The deployment of Incedo LighthouseTM not only brought about real improvements in target conversions, but also helped transform the workflow for the BDAs by leveraging Data and AI.

HCP engagement in the new era

The engagement strategies for pharma representatives to connect with HCPs were already in a state of transformation. Covid-19 has only accelerated this process. With fewer HCPs now preferring in-person meetings and with the advent of new technologies, there has been a steady rise in the use of various digital channels like email, social, virtual connects etc. Statistics show that the volume of emails sent to HCPs increased by almost 300% in the last year and the average interaction duration in virtual meetings has increased manifold. All of these developments have compelled the drug companies to reimagine their engagement strategies, maintain a healthy relationship with the HCPs and use the right channels for making the required impact on the HCPs.

Personalization – The need of the hour:

With different technologies at their disposal and HCP preferences differing, pharma companies have realized that they have to change their marketing and engagement tactics to meet the engagement needs of each doctor. Each HCP’s expectation from the interaction is different and the education required for each of them is largely dictated by the patient cohort the HCPs serve. The interest points of HCPs differ and their response to channels differs. So does the response of HCPs to various incentives offered by pharma companies. For example, in one of the recent analyses executed using the Incedo LighthouseTM Platform, we found that the Pediatricians (PD) respond to nutritional rebates much more than their Non-PD counterparts.

Personalization, and sometimes hyper-personalization, therefore is the central theme of customer engagement across domains. HCPs now prefer to be connected to a digital platform of their choice e.g. mobile, email, social, call activity, etc. This behavior may differ across various HCP segments e.g. across therapeutic areas, affiliation, years of experience, and geography, apart from the patient cohorts they serve.

With response data now available to the drug companies, it is possible to derive insights on the HCP preference by various cuts such as segment, sub-segment, geography, etc. The HCP preference and behavior patterns shed light on how receptive they are to digital engagement. This data analysis is leveraged by organizations to analyze the context and content for a digital interaction to derive Next Best Action by answering critical questions related to the message and channel strategies.

Helping Pharmaceuticals understand High Impact Channels using Incedo LighthouseTM

In one of the recent deployments of Incedo LighthouseTM at a pharma organization, the client wanted to understand the most impactful channels for engaging with the HCPs. This was also driven by the CMO agenda to understand the profitable marketing channels to get a bang for the buck. Understanding the segments and sub-segments of HCPs from the visualization and segmentation powered by the Incedo LighthouseTM platform, ML models were built at different therapeutic areas.
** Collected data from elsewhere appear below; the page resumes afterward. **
### config.mk
export PLATFORM = sky130hd
export DESIGN_NAME = jtag_regbus_chain
export DESIGN_NICKNAME = d
export VERILOG_FILES = /design/src/rtl/jtag_chain_pkg.sv /design/src/rtl/jtag_tap_fsm.sv /design/src/rtl/jtag_instr_unit.sv /design/src/rtl/jtag_packet_dr.sv /design/src/rtl/jtag_regbus_chain.sv
export SDC_FILE = /design/constraint.sdc
export NUM_CORES = 1
export LEC_CHECK = 0
export BUFFER_PORTS_ARGS = -buffer_cell sky130_fd_sc_hd__buf_2
export CORE_AREA = 4 4 96 98
export DETAILED_ROUTE_END_ITERATION = 8
export DIE_AREA = 0 0 100 102
export GPL_TIMING_DRIVEN = 1
export PLACE_DENSITY = 0.89
export SLEW_MARGIN = 0
export SYNTH_ARGS = -nofsm -noshare
export SYNTH_HDL_FRONTEND = slang
export SYNTH_SLANG_ARGS = --single-unit
### constraint.sdc
create_clock -name tck -period 2.6 [get_ports tck]
set_clock_uncertainty 0.2 [all_clocks]
set_input_delay 0.52 -clock tck [delete_from_list [all_inputs] [get_ports tck]]
set_output_delay 0.52 -clock tck [all_outputs]
set_load 0.1 [all_outputs]
### src/rtl/jtag_chain_pkg.sv
`timescale 1ns/1ps
package jtag_chain_pkg;

    // Sixteen controller states
    typedef enum logic [3:0] {
        ST_RESET,
        ST_IDLE,
        ST_DR_SEL,
        ST_DR_CAP,
        ST_DR_SHIFT,
        ST_DR_EXIT1,
        ST_DR_PAUSE,
        ST_DR_EXIT2,
        ST_DR_UPD,
        ST_IR_SEL,
        ST_IR_CAP,
        ST_IR_SHIFT,
        ST_IR_EXIT1,
        ST_IR_PAUSE,
        ST_IR_EXIT2,
        ST_IR_UPD
    } tap_state_e;

    // Per-state action enables handed to the register units
    typedef struct packed {
        logic in_reset;
        logic dr_cap;
        logic dr_shift;
        logic dr_upd;
        logic ir_cap;
        logic ir_shift;
        logic ir_upd;
    } tap_ctl_t;

    // Which data register sits between TDI and TDO
    typedef enum logic [1:0] {
        PATH_BYPASS,
        PATH_CHSEL,
        PATH_PACKET
    } dr_path_e;

endpackage
### src/rtl/uwire_eeprom_master.sv
`timescale 1ns/1ps
// Top of the three-wire serial EEPROM master. Wires the command encoder,
// half-period timer, link sequencer and incoming word register together.
// Assumes ee_do is synchronous to clk and HALF_CYC >= 2.
module uwire_eeprom_master
    import uwire_pkg::*;
#(
    parameter int ADDR_W   = 6,
    parameter int DATA_W   = 16,
    parameter int HALF_CYC = 375
) (
    input  logic              clk,
    input  logic              rst_n,
    input  logic              cmd_valid,
    input  logic [2:0]        cmd_op,
    input  logic [ADDR_W-1:0] cmd_addr,
    input  logic [DATA_W-1:0] cmd_wdata,
    output logic              busy,
    output logic              rd_valid,
    output logic [DATA_W-1:0] rd_data,
    output logic              ee_cs,
    output logic              ee_sk,
    output logic              ee_di,
    input  logic              ee_do
);
    localparam int FRAME_W = 3 + ADDR_W + DATA_W;
    localparam int LW      = $clog2(FRAME_W + DATA_W + 2);

    logic [FRAME_W-1:0] frame;
    logic [LW-1:0]      out_len;
    logic [LW-1:0]      rx_len;
    logic               need_poll;
    logic               is_read;
    logic               tick;
    logic               tmr_clr;
    logic               rx_shift;

    uwire_frame_enc #(
        .ADDR_W (ADDR_W),
        .DATA_W (DATA_W),
        .FRAME_W(FRAME_W),
        .LW     (LW)
    ) u_enc (
        .op       (uw_op_e'(cmd_op)),
        .addr     (cmd_addr),
        .wdata    (cmd_wdata),
        .frame    (frame),
        .out_len  (out_len),
        .rx_len   (rx_len),
        .need_poll(need_poll),
        .is_read  (is_read)
    );

    uwire_half_timer #(
        .HALF_CYC(HALF_CYC)
    ) u_timer (
        .clk  (clk),
        .rst_n(rst_n),
        .clr  (tmr_clr),
        .tick (tick)
    );

    uwire_seq #(
        .FRAME_W(FRAME_W),
        .LW     (LW)
    ) u_seq (
        .clk       (clk),
        .rst_n     (rst_n),
        .cmd_valid (cmd_valid),
        .frame     (frame),
        .out_len   (out_len),
        .rx_len    (rx_len),
        .need_poll (need_poll),
        .is_read   (is_read),
        .tick      (tick),
        .do_in     (ee_do),
        .tmr_clr   (tmr_clr),
        .rx_shift  (rx_shift),
        .cs_o      (ee_cs),
        .sk_o      (ee_sk),
        .di_o      (ee_di),
        .busy_o    (busy),
        .rd_valid_o(rd_valid)
    );

    uwire_rx_shift #(
        .DATA_W(DATA_W)
    ) u_rx (
        .clk     (clk),
        .rst_n   (rst_n),
        .shift_en(rx_shift),
        .din     (ee_do),
        .data    (rd_data)
    );

endmodule
<file path="src/rtl/tvl_pkg.sv">
// Shared types for the three-valued condition combiner.
// Assumes a 2-bit condition code where bit 1 marks "defined" and bit 0 the level.
package tvl_pkg;

    // Internal three-valued operand: known flag plus logic level.
    typedef struct packed {
        logic known;
        logic level;
    } trit_t;

    // Base evaluation family selected by the decoder.
    typedef enum logic [2:0] {
        BK_AND  = 3'd0,
        BK_OR   = 3'd1,
        BK_XOR  = 3'd2,
        BK_ANDN = 3'd3,
        BK_ORN  = 3'd4,
        BK_NONE = 3'd5
    } base_kind_t;

    // Number of legal operation codes; higher codes are undefined.
    localparam int unsigned NUM_OPS = 9;

    // Convert an external condition code to the internal form.
    function automatic trit_t code_to_trit(input logic [1:0] code);
        trit_t t;
        t.known = code[1];
        t.level = code[1] & code[0];
        return t;
    endfunction

endpackage

</file>
<file path="src/rtl/tvl_op_decode.sv">
// Operation decoder.
// Maps an operation code to a base evaluation family and an invert flag.
// Assumes codes 0..NUM_OPS-1 are legal; anything else decodes to BK_NONE.
module tvl_op_decode
    import tvl_pkg::*;
#(
    parameter int unsigned OP_W = 4
) (
    input  logic [OP_W-1:0] op,
    output base_kind_t      kind,
    output logic            invert
);

    localparam int unsigned LAST_OP = NUM_OPS - 1;

    // Purpose: pick the family and whether the result is inverted.
    always_comb begin
        kind   = BK_NONE;
        invert = 1'b0;
        if (op <= OP_W'(LAST_OP)) begin
            case (op[3:0])
                4'd0: begin kind = BK_AND;  invert = 1'b0; end
                4'd1: begin kind = BK_OR;   invert = 1'b0; end
                4'd2: begin kind = BK_XOR;  invert = 1'b0; end
                4'd3: begin kind = BK_AND;  invert = 1'b1; end
                4'd4: begin kind = BK_OR;   invert = 1'b1; end
                4'd5: begin kind = BK_ANDN; invert = 1'b0; end
                4'd6: begin kind = BK_ORN;  invert = 1'b0; end
                4'd7: begin kind = BK_ANDN; invert = 1'b1; end
                4'd8: begin kind = BK_ORN;  invert = 1'b1; end
                default: begin kind = BK_NONE; invert = 1'b0; end
            endcase
        end
    end

endmodule

</file>
<file path="src/rtl/tvl_base_eval.sv">
// Base three-valued evaluator.
// Computes one of the five non-inverted families on internal trits.
// Assumes operands are already in the known/level form.
module tvl_base_eval
    import tvl_pkg::*;
(
    input  base_kind_t kind,
    input  trit_t      opa,
    input  trit_t      opb,
    output trit_t      res
);

    logic a_true, a_false, b_true;

    // Purpose: name the operand states used below.
    always_comb begin
        a_true  = opa.known & opa.level;
        a_false = opa.known & ~opa.level;
        b_true  = opb.known & opb.level;
    end

    // Purpose: evaluate the selected family with its unknown-propagation rule.
    always_comb begin
        res = '0;
        case (kind)
            BK_AND: begin
                res.known = a_true & opb.known;
                res.level = opb.level;
            end
            BK_OR: begin
                if (a_true || b_true) begin
                    res = '{known: 1'b1, level: 1'b1};
                end else if (opa.known || opb.known) begin
                    res = '{known: 1'b1, level: 1'b0};
                end
            end
            BK_XOR: begin
                if (a_false) begin
                    res = opb;
                end else if (a_true) begin
                    res = '{known: 1'b1, level: ~b_true};
                end
            end
            BK_ANDN: begin
                res.known = a_false & opb.known;
                res.level = opb.level;
            end
            BK_ORN: begin
                if (a_false) begin
                    res = '{known: 1'b1, level: 1'b1};
                end else if (a_true) begin
                    res = '{known: 1'b1, level: b_true};
                end else begin
                    res = opb;
                end
            end
            default: res = '0;
        endcase
    end

endmodule

</file>
<file path="src/rtl/tvl_result_shape.sv">
// Result shaper.
// Applies the optional inversion and folds every unknown to code 0.
// Assumes the level bit of an unknown trit carries no meaning.
module tvl_result_shape
    import tvl_pkg::*;
(
    input  trit_t       base,
    input  logic        invert,
    output logic [1:0]  code
);

    // Purpose: build the canonical external code.
    always_comb begin
        if (base.known) begin
            code = {1'b1, base.level ^ invert};
        end else begin
            code = 2'b00;
        end
    end

endmodule

</file>
<file path="src/rtl/tvl_cond_combiner.sv">
// Three-valued condition combiner, top level.
// Decodes the operation, evaluates the base family, shapes the code and
// registers it with a valid strobe one clock after the request.
// Assumes a synchronous active-low reset; the result holds while idle.
module tvl_cond_combiner
    import tvl_pkg::*;
#(
    parameter int unsigned OP_W = 4,
    parameter int unsigned CC_W = 2
) (
    input  logic            clk,
    input  logic            rst_n,
    input  logic            in_vld,
    input  logic [OP_W-1:0] in_op,
    input  logic [CC_W-1:0] in_a,
    input  logic [CC_W-1:0] in_b,
    output logic            out_vld,
    output logic [CC_W-1:0] out_cc
);

    localparam logic [CC_W-1:0] CC_UNDEF = '0;
    localparam logic [CC_W-1:0] CC_TRUE  = '1;

    base_kind_t  kind;
    logic        invert;
    trit_t       opa, opb, base_res;
    logic [1:0]  shaped;

    // Purpose: convert operand codes to internal trits.
    always_comb begin
        opa = code_to_trit(in_a[1:0]);
        opb = code_to_trit(in_b[1:0]);
    end

    tvl_op_decode #(.OP_W(OP_W)) u_decode (
        .op     (in_op),
        .kind   (kind),
        .invert (invert)
    );

    tvl_base_eval u_eval (
        .kind (kind),
        .opa  (opa),
        .opb  (opb),
        .res  (base_res)
    );

    tvl_result_shape u_shape (
        .base   (base_res),
        .invert (invert),
        .code   (shaped)
    );

    // Purpose: register the result and valid; hold the result when idle.
    always_ff @(posedge clk) begin
        if (!rst_n) begin
            out_vld <= 1'b0;
            out_cc  <= CC_UNDEF;
        end else begin
            out_vld <= in_vld;
            if (in_vld) begin
                out_cc <= CC_W'(shaped);
            end
        end
    end

    // valid follows the request by exactly one clock.
    assert_vld_follow_R8: assert property (@(posedge clk) disable iff (!rst_n)
        in_vld |=> out_vld);
    assert_vld_drop_R8: assert property (@(posedge clk) disable iff (!rst_n)
        !in_vld |=> !out_vld);

    // the alias code never leaves the block.
    assert_no_alias_code_R1: assert property (@(posedge clk) disable iff (!rst_n)
        out_vld |-> out_cc != CC_W'(1));

    // illegal operation codes give unknown.
    assert_illegal_op_R7: assert property (@(posedge clk) disable iff (!rst_n)
        (in_vld && in_op >= OP_W'(NUM_OPS)) |=> out_cc == CC_UNDEF);

    // a true operand A forces or to true.
    assert_or_absorb_R3: assert property (@(posedge clk) disable iff (!rst_n)
        (in_vld && in_op == OP_W'(1) && in_a == CC_TRUE) |=> out_cc == CC_TRUE);

    // and is unknown unless operand A is true.
    assert_and_needs_true_R2: assert property (@(posedge clk) disable iff (!rst_n)
        (in_vld && in_op == OP_W'(0) && in_a != CC_TRUE) |=> out_cc == CC_UNDEF);

    // an unknown operand A makes xor unknown.
    assert_xor_undef_R4: assert property (@(posedge clk) disable iff (!rst_n)
        (in_vld && in_op == OP_W'(2) && !in_a[1]) |=> out_cc == CC_UNDEF);

    // the result holds while no request arrives.
    assert_hold_R9: assert property (@(posedge clk) disable iff (!rst_n)
        !in_vld |=> $stable(out_cc));

endmodule

</file>
$ cat src/rtl/portion_path.sv
module portion_path #(
  parameter int WORD_W  = 24,
  parameter int BYTE_W  = 8,
  parameter int FIELD_W = 15,
  parameter bit REG_OUT = 1'b1
) (
  input  logic              clk,
  input  logic              rst_n,
  input  logic [WORD_W-1:0] mem_word_in,
  input  logic [WORD_W-1:0] reg_in,
  input  logic [2:0]        code,
  input  logic              portion_en,
  output logic [WORD_W-1:0] operand_out,
  output logic [WORD_W-1:0] merged_word_out
);
  localparam int LANES = WORD_W / BYTE_W;
  localparam int UP_W  = WORD_W - BYTE_W;
  localparam int HI_W  = WORD_W - FIELD_W;

  logic [1:0]        lane_sel;
  logic              is_byte, is_field, fill;
  logic [BYTE_W-1:0] picked;
  logic [WORD_W-1:0] ld_next, st_next;

  assign lane_sel = code[1:0] - 2'd1;
  assign is_byte  = portion_en && (code[1:0] != 2'd0);
  assign is_field = portion_en && (code == 3'd4);

  always_comb begin
    picked = '0;
    for (int i = 0; i < LANES; i++)
      if (lane_sel == i[1:0]) picked = mem_word_in[i*BYTE_W +: BYTE_W];
  end

  assign fill = ~code[2] & picked[BYTE_W-1];

  assign ld_next = is_byte  ? {{UP_W{fill}}, picked} :
                   is_field ? {{HI_W{1'b0}}, mem_word_in[FIELD_W-1:0]} :
                              mem_word_in;

  always_comb begin
    if (is_field) begin
      st_next = {mem_word_in[WORD_W-1:FIELD_W], reg_in[FIELD_W-1:0]};
    end else if (is_byte) begin
      st_next = mem_word_in;
      for (int i = 0; i < LANES; i++)
        if (lane_sel == i[1:0]) st_next[i*BYTE_W +: BYTE_W] = reg_in[BYTE_W-1:0];
    end else begin
      st_next = reg_in;
    end
  end

  generate
    if (REG_OUT) begin : g_reg
      always_ff @(posedge clk or negedge rst_n) begin
        if (!rst_n) begin
          operand_out     <= '0;
          merged_word_out <= '0;
        end else begin
          operand_out     <= ld_next;
          merged_word_out <= st_next;
        end
      end
    end else begin : g_comb
      assign operand_out     = ld_next;
      assign merged_word_out = st_next;
    end
  endgenerate
endmodule
**src/rtl/fpga_cfg_port.sv**
```systemverilog
module fpga_cfg_port #(
  parameter int            AW      = 5,
  parameter int            SW      = 4,
  parameter int            DW      = 8,
  parameter logic [5:0]    AM_CODE = 6'b100111
) (
  input  logic          clk,
  input  logic          rst_n,
  input  logic          strobe,
  input  logic          wr_n,
  input  logic [5:0]    am,
  input  logic [AW-1:0] geo_n,
  input  logic [AW-1:0] slot,
  input  logic [SW-1:0] sel,
  input  logic [DW-1:0] wdata,
  output logic          cfg_prog_n,
  output logic          cfg_cs_n,
  output logic          cfg_rw_n,
  output logic          cfg_cclk,
  output logic [DW-1:0] cfg_data
);

  localparam logic [SW-1:0] SEL_BOARD = 4'b0000;
  localparam logic [SW-1:0] SEL_CTRL  = 4'b1010;
  localparam logic [SW-1:0] SEL_DATA  = 4'b0110;
  localparam int            EN_BIT    = 3;
  localparam int            CS_BIT    = 3;
  localparam int            PRQ_BIT   = 2;
  localparam int            RW_BIT    = 1;

  typedef enum logic [1:0] {S_IDLE, S_IO1, S_IO2, S_WAIT} seq_t;

  seq_t state;
  logic en_q, preq_q;

  wire hit      = (slot == ~geo_n) && (am == AM_CODE) && !wr_n;
  wire take     = (state == S_IDLE) && strobe && hit;
  wire wr_board = take && (sel == SEL_BOARD);
  wire wr_ctrl  = take && (sel == SEL_CTRL);
  wire wr_data  = take && (sel == SEL_DATA);

  always_ff @(posedge clk or negedge rst_n) begin
    if (!rst_n) begin
      state <= S_IDLE;
    end else begin
      case (state)
        S_IDLE:  if (strobe) state <= S_IO1;
        S_IO1:   state <= S_IO2;
        S_IO2:   state <= S_WAIT;
        default: if (!strobe) state <= S_IDLE;
      endcase
    end
  end

  always_ff @(posedge clk or negedge rst_n) begin
    if (!rst_n) begin
      en_q     <= 1'b0;
      preq_q   <= 1'b1;
      cfg_cs_n <= 1'b1;
      cfg_rw_n <= 1'b1;
      cfg_data <= '0;
    end else begin
      if (wr_board) en_q <= wdata[EN_BIT];
      if (wr_ctrl) begin
        cfg_cs_n <= ~wdata[CS_BIT];
        preq_q   <= wdata[PRQ_BIT];
        cfg_rw_n <= ~wdata[RW_BIT];
      end
      if (wr_data) cfg_data <= wdata;
    end
  end

  always_ff @(posedge clk or negedge rst_n) begin
    if (!rst_n) begin
      cfg_cclk   <= 1'b0;
      cfg_prog_n <= 1'b1;
    end else begin
      cfg_cclk   <= wr_data && en_q;
      cfg_prog_n <= ~(en_q && preq_q);
    end
  end

  AST_CCLK_SINGLE: assert property (@(posedge clk) disable iff (!rst_n)
    cfg_cclk |=> !cfg_cclk);
  AST_CCLK_IN_IO1: assert property (@(posedge clk) disable iff (!rst_n)
    cfg_cclk |-> (state == S_IO1));
  AST_PROG_GATED: assert property (@(posedge clk) disable iff (!rst_n)
    !cfg_prog_n |-> $past(en_q && preq_q));
  AST_WAIT_RELEASE: assert property (@(posedge clk) disable iff (!rst_n)
    (state == S_WAIT && strobe) |=> (state == S_WAIT));
  AST_FOREIGN_HOLD: assert property (@(posedge clk) disable iff (!rst_n)
    (state == S_IDLE && strobe && !hit) |=>
      ($stable(cfg_cs_n) && $stable(cfg_rw_n) && $stable(cfg_data) && !cfg_cclk));
  AST_BUSY_HOLD: assert property (@(posedge clk) disable iff (!rst_n)
    (state != S_IDLE) |=> ($stable(cfg_cs_n) && $stable(cfg_rw_n) && $stable(cfg_data)));

endmodule

```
The marketing investment was translated to input variables specific to the channel and the impact was measured on the overall sales. Using the Data Science workbench of the Incedo LighthouseTM platform, different linear and non-linear ML models were built. The insights from the models were used to derive the contribution of different channels on both the baseline and promotional sales.

Using this, the ROI of channels was determined by various cuts. For example, at a broad level, every marketing dollar spent gave an extra 40 cents as a return. Also, it was understood that among all the channels, digital channels were underinvested and the HCPs responded best to them.

Using the KPI Tree and Cohort Analyzer functionality of the platform, one could see which HCPs were under-reached and had responded well and which were overreached and didn’t respond on certain channels. Using the deep drill-downs, one could go to the affiliation/hospital levels and identify the next action and specific ways to reach them.

Lastly, Incedo LighthouseTM’s advanced visualization capabilities help generate response curves of each channel with further drill-down capabilities. These can be instrumental in simulating the performance of HCP cohorts and channels and identifying the breakeven dollar spend. Laying optimization algorithms on top of it, leveraged from Incedo LighthouseTM’s pre-built accelerators, organizations can get to the channel strategy designed to optimize the HCP engagement through each medium while minimizing the investment.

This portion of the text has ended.